High-entropy alloys (HEAs) are currently at the cutting edge of metals research due to their unique chemistry，atomic structure and excellent properties. Very recently, a team led by this applicant discovered a pressure-induced irreversible polymorphic transition in a prototype fcc-structured CoCrFeMnNi HEA using in-situ high pressure synchrotron x-ray diffraction. This result opens up a new avenue towards understanding the atomic structure, phase stability of HEAs and provides a new method for developing novel HEAs. In this proposal, the applicant proposes to integrate multiple in-situ high pressure synchrotron radiation x-ray techniques including x-ray diffraction, emission spectroscopy and imaging for a further systematical investigation of the universality of this polymorphic transition in various HEAs, the key factors which control the transition, the mechanism of the transition, and the atomic structure and properties of new HEAs synthesized via the transition. The results obtained in this proposed project will help to improve our fundamental understanding of HEAs and guide their practical development.

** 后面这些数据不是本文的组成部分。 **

--- config.mk ---
export PLATFORM = sky130hd
export DESIGN_NAME = lsu_lane_unit
export DESIGN_NICKNAME = d
export VERILOG_FILES = /design/src/rtl/lsu_pkg.sv /design/src/rtl/lsu_load_align.sv /design/src/rtl/lsu_store_align.sv /design/src/rtl/lsu_pend_slot.sv /design/src/rtl/lsu_lane_unit.sv
export SDC_FILE = /design/constraint.sdc
export NUM_CORES = 1
export LEC_CHECK = 0
export CAP_MARGIN = 10
export CORE_MARGIN = 5
export CORE_UTILIZATION = 45
export CTS_BUF_LIST = sky130_fd_sc_hd__clkbuf_4 sky130_fd_sc_hd__clkbuf_8 sky130_fd_sc_hd__clkbuf_16
export DETAILED_ROUTE_END_ITERATION = 10
export PLACE_DENSITY = 0.83
export REMOVE_ABC_BUFFERS = 1
export SKIP_CTS_REPAIR_TIMING = 1
export SLEW_MARGIN = 20
export SYNTH_ARGS = -nofsm -noshare
export SYNTH_HDL_FRONTEND = slang
export SYNTH_HIERARCHICAL = 1
export SYNTH_SLANG_ARGS = --single-unit
export TNS_END_PERCENT = 5
--- constraint.sdc ---
create_clock -name clk_i -period 8.3 [get_ports clk_i]
set_clock_uncertainty 0.05 [all_clocks]
set_input_delay 1.66 -clock clk_i [delete_from_list [all_inputs] [get_ports clk_i]]
set_output_delay 1.66 -clock clk_i [all_outputs]
set_load 0.03 [all_outputs]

高熵合金由于其独特的化学成分、原子结构和优异的综合性能，成为了金属材料研究的热点前沿。最近，利用高压原位同步辐射x射线衍射技术，申请人在一种典型的面心立方结构的CoCrFeMnNi高熵合金中发现了一个压力诱导的不可逆多形态相变。这一发现为高熵合金的结构、相稳定性、和新材料合成研究开辟了新途径。本项目拟综合利用多种高压原位同步辐射技术(包括衍射、发射光谱学、成像等)，对这类相变的普适性、影响相变的关键因素、相变机理、高压合成的新合金的结构和性能进行深入系统的研究，加深我们对高熵合金结构稳定性的理解和指导新合金的开发。

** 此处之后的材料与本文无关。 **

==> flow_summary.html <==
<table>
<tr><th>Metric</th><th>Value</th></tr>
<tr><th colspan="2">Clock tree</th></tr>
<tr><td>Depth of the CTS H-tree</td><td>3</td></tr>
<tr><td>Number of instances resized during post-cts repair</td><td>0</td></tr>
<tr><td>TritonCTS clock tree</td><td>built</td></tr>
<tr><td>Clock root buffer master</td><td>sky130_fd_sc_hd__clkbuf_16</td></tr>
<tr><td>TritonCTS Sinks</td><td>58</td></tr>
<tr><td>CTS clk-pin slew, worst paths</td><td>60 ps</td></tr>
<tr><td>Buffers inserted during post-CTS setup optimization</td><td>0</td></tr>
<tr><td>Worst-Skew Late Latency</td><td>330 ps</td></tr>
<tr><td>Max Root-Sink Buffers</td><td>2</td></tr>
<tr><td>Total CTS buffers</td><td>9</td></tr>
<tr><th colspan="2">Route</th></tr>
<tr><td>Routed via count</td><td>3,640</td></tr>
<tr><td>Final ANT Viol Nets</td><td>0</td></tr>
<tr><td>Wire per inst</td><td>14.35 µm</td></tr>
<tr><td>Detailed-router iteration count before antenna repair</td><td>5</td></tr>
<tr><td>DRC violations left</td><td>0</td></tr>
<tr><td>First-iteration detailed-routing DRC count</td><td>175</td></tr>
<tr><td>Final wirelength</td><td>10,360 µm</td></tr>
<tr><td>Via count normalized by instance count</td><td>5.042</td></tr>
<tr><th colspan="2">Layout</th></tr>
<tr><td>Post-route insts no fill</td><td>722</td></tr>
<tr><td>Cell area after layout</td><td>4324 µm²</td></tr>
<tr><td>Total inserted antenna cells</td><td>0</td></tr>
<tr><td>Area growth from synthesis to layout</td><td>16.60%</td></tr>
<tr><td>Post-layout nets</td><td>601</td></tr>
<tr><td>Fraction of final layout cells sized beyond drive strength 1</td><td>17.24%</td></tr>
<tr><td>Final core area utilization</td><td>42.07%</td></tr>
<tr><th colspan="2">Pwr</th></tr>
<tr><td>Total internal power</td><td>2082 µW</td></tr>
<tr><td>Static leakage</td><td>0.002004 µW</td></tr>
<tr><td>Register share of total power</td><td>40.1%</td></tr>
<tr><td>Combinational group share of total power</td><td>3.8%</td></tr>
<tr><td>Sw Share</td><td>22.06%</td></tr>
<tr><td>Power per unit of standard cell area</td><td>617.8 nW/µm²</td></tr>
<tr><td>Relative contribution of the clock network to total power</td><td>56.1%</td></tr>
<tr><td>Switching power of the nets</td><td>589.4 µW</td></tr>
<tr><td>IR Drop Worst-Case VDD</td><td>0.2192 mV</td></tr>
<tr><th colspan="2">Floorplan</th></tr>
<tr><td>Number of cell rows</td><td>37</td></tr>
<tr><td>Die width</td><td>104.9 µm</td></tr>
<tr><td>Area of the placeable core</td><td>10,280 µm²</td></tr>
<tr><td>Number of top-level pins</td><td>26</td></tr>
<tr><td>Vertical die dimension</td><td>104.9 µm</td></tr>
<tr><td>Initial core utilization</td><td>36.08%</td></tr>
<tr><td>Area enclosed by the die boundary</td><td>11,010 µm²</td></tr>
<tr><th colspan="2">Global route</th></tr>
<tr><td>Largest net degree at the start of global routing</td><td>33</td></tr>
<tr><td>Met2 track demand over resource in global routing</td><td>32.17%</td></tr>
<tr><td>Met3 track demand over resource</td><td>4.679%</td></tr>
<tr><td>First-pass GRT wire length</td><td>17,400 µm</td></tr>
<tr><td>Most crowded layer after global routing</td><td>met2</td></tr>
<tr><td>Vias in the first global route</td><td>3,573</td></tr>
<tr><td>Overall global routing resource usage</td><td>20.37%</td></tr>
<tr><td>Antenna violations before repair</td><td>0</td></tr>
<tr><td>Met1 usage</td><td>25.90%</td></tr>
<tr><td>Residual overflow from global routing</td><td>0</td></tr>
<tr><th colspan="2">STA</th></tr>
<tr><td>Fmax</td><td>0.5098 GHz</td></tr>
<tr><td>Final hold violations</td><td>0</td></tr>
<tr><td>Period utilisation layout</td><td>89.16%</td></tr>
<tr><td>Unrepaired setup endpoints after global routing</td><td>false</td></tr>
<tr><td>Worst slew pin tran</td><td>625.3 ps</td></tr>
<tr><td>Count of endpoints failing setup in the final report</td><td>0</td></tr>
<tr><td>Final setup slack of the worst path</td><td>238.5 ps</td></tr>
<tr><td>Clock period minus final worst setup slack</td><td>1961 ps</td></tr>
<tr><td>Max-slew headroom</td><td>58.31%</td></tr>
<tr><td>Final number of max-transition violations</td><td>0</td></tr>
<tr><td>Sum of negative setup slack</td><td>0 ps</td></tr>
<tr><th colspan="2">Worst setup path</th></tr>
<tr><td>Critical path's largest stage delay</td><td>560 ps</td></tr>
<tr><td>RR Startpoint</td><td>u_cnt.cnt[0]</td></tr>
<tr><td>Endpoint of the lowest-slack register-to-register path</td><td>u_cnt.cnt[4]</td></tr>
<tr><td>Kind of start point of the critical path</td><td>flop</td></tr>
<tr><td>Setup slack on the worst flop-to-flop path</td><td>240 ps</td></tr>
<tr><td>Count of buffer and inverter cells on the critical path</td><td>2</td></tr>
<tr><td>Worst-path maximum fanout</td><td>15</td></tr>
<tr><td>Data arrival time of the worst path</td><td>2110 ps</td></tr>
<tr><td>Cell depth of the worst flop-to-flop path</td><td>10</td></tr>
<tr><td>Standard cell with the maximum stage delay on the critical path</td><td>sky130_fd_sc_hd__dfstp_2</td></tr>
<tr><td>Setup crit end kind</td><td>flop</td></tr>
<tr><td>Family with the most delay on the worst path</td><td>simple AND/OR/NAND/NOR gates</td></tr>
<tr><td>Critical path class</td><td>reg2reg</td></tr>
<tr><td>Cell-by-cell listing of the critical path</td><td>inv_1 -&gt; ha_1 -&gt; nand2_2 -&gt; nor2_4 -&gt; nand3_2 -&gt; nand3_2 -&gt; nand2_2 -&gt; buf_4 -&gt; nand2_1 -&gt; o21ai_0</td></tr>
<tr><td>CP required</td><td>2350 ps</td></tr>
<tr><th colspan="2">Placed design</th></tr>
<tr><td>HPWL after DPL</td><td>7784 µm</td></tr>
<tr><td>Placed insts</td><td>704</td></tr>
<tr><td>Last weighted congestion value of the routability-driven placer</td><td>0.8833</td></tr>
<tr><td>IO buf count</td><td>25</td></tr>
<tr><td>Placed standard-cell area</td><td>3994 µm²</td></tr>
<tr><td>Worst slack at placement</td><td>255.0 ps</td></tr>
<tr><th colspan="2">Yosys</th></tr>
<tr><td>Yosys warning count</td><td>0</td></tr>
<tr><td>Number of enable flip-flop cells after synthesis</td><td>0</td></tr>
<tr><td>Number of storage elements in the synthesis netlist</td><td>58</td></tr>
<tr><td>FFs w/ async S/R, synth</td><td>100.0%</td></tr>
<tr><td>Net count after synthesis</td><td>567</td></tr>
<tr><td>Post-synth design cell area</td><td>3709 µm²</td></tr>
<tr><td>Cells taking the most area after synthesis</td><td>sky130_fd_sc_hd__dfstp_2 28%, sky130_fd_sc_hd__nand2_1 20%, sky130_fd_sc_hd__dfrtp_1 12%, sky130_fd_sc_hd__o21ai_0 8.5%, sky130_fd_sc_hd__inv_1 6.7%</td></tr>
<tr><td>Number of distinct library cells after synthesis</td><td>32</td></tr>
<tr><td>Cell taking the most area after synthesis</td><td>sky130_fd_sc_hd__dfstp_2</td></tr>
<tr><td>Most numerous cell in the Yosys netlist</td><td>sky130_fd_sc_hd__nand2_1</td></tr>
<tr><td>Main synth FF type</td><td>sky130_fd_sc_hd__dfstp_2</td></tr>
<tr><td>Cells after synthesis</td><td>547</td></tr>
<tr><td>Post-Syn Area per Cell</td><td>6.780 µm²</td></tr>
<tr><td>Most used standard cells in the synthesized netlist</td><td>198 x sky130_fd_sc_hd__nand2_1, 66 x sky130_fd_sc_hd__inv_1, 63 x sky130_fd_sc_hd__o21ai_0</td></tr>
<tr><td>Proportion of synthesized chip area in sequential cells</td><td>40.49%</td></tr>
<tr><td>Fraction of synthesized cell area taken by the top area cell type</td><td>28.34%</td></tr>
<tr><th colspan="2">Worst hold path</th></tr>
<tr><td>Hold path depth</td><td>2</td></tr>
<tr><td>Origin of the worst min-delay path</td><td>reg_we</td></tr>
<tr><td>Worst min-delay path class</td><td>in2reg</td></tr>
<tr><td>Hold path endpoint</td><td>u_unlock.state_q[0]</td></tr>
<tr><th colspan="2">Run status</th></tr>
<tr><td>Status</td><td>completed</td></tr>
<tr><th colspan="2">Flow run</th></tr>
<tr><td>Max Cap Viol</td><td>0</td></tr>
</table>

高熵合金由于其独特的化学成分、原子结构和优异的综合性能，成为了金属材料研究的热点前沿。前期利用高压原位同步辐射x射线衍射技术，项目负责人在一种典型的面心立方结构的CoCrFeMnNi高熵合金中发现了一个压力诱导的不可逆多形态相变。这一发现为高熵合金的结构、相稳定性、和新材料合成研究开辟了新途径。本项目通过综合利用多种高压(高温)原位同步辐射技术(包括衍射、发射光谱学)、高分辨电镜、磁性能表征技术，对这类相变的成分和结构普适性、影响相变的关键因素、微观相变机理、新高熵合金的结构和性能进行了系统深入的研究，在包括fcc，bcc的晶态高熵合金，甚至非金属和金属高熵非晶体系中，发现了丰富的压力结构调控和可逆、不可逆相变现象，加深我们对高熵合金结构稳定性的理解，为新高熵材料的开发提供了指导。